During a virtual meeting on 26 March 2021 Yieldpoint was told that Kimura would pay Yieldpoint back on 31 March 2022, unless Yieldpoint decided to continue participating.

v)

On 30 March 2021 Yieldpoint amended the draft Special Conditions by reducing the notice period for Yieldpoint to extend its participation from 90 days to 45 days (accepted by Kimura and reflected in the executed MTV Participation), explaining that this was to match the redemption period of its own investors, so Yieldpoint would not have to “end earlier just to be safe”.

The MTV Participation

16.

After referring to the MPA and the Facility, the MTV Participation followed the template in providing that:

“This is an Offer, as such term is defined in the [MPA].
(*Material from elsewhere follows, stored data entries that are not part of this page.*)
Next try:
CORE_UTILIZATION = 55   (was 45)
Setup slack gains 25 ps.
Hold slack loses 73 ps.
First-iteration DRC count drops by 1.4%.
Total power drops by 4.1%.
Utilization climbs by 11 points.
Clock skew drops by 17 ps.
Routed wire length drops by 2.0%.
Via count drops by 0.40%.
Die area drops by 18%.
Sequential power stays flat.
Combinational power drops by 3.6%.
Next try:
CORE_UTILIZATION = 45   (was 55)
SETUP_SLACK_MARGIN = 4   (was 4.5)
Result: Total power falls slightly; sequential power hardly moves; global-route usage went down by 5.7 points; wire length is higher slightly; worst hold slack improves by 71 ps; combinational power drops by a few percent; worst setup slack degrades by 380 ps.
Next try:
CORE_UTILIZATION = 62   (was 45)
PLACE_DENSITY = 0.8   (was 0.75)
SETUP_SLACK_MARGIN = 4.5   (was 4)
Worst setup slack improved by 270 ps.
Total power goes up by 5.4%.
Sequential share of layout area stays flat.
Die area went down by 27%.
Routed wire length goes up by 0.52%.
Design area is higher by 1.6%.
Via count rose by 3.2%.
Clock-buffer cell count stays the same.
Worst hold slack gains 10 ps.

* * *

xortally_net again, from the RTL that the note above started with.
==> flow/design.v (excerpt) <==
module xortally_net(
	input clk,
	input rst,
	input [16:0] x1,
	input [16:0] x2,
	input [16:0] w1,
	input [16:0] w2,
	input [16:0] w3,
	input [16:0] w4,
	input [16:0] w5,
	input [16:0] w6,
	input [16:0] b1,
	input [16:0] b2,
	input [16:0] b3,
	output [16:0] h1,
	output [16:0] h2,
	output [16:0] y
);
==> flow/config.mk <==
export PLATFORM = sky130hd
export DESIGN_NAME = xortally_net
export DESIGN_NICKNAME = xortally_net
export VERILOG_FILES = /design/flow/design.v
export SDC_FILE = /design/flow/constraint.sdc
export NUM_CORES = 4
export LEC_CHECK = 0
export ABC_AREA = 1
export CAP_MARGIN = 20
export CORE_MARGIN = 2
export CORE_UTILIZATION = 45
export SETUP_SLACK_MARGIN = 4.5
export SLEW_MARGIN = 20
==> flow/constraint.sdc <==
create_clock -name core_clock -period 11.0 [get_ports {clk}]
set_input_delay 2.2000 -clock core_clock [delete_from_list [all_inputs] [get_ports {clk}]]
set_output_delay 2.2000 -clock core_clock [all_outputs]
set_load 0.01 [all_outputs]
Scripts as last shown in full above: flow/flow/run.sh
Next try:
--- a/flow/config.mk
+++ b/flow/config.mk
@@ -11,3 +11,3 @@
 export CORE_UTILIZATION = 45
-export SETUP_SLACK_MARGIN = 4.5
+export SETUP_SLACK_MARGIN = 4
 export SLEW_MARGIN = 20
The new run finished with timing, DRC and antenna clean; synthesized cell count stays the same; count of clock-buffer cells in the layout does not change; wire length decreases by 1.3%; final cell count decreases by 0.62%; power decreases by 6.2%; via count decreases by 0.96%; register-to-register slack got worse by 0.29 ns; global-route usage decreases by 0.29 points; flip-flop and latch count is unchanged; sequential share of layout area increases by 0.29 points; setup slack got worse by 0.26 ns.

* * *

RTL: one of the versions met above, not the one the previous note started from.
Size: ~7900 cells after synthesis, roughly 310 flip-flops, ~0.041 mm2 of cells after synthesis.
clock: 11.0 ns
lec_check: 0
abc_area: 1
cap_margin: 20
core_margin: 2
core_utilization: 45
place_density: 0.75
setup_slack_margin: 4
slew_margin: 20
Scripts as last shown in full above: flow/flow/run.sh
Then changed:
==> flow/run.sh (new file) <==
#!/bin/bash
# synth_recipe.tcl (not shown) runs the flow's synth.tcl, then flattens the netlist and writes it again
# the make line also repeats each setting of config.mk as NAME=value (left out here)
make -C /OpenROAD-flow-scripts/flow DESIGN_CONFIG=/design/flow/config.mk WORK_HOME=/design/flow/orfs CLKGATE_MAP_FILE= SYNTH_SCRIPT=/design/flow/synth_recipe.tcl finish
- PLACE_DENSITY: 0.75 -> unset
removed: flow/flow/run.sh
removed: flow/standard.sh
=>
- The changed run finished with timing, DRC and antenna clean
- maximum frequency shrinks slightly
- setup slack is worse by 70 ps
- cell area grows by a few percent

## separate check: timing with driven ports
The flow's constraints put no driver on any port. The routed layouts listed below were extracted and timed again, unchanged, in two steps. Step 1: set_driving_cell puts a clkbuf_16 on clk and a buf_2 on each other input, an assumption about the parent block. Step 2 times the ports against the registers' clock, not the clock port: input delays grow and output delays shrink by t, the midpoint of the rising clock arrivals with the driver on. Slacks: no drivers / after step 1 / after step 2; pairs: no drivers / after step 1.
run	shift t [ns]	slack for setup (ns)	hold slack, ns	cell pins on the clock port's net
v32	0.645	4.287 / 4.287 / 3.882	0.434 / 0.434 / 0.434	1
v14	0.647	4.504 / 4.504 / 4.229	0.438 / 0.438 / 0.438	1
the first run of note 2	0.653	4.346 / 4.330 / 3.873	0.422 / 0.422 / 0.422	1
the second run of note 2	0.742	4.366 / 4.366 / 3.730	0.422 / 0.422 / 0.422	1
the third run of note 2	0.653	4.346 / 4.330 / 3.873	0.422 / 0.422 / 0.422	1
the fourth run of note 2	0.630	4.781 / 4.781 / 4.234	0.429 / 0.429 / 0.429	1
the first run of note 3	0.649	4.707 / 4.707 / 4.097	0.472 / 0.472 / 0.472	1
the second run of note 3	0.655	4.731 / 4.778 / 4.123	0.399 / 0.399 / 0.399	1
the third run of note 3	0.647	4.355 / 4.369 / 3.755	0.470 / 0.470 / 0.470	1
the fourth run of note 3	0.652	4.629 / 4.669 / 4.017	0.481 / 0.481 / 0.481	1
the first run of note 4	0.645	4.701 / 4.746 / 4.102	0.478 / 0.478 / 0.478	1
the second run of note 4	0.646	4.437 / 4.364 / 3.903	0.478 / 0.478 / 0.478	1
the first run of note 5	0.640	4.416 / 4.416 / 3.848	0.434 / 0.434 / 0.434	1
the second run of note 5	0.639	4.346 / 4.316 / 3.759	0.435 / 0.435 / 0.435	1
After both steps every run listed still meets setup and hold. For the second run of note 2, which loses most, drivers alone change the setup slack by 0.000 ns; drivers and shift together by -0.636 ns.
In this Offer, unless indicated otherwise, definitions from the [MPA] apply. All relevant terms of the [MPA] as at the date of this Offer will apply to any Participation Agreement concluded pursuant to this Offer as if those terms were set out here in full, with the necessary changes.

For the avoidance of doubt:

-

the express terms of this Offer will override or modify any conflicting or inconsistent terms in the [MPA].”

17.

In tabular form, the MTV Participation confirmed that the Participation Amount was US$5m, and that the Participation Percentage was “22.22% of Overall USD 22,500,000 Facility”. The “Start Date of Transaction” was 5 November 2020 and the “Start Date of Participation” was 1 April 2021.

18.

Additional lines of the table, not in the template, provided:

“Maturity Date of the Participation 31st March 2022

…..

Number of days of the [Participation] (Footnote: 1) 364 days”

19.

Special Conditions were inserted to provide for renewal of the investment as follows:

“Participant to advise the Seller of its intention to renew the Participation Amount 45 days prior to the Maturity Date of the Participation – i.e. no later than 15th February 2022.

If the Participant intends to renew the Participation, and [sic] new Offer and Acceptance to be agreed within 5 business days.”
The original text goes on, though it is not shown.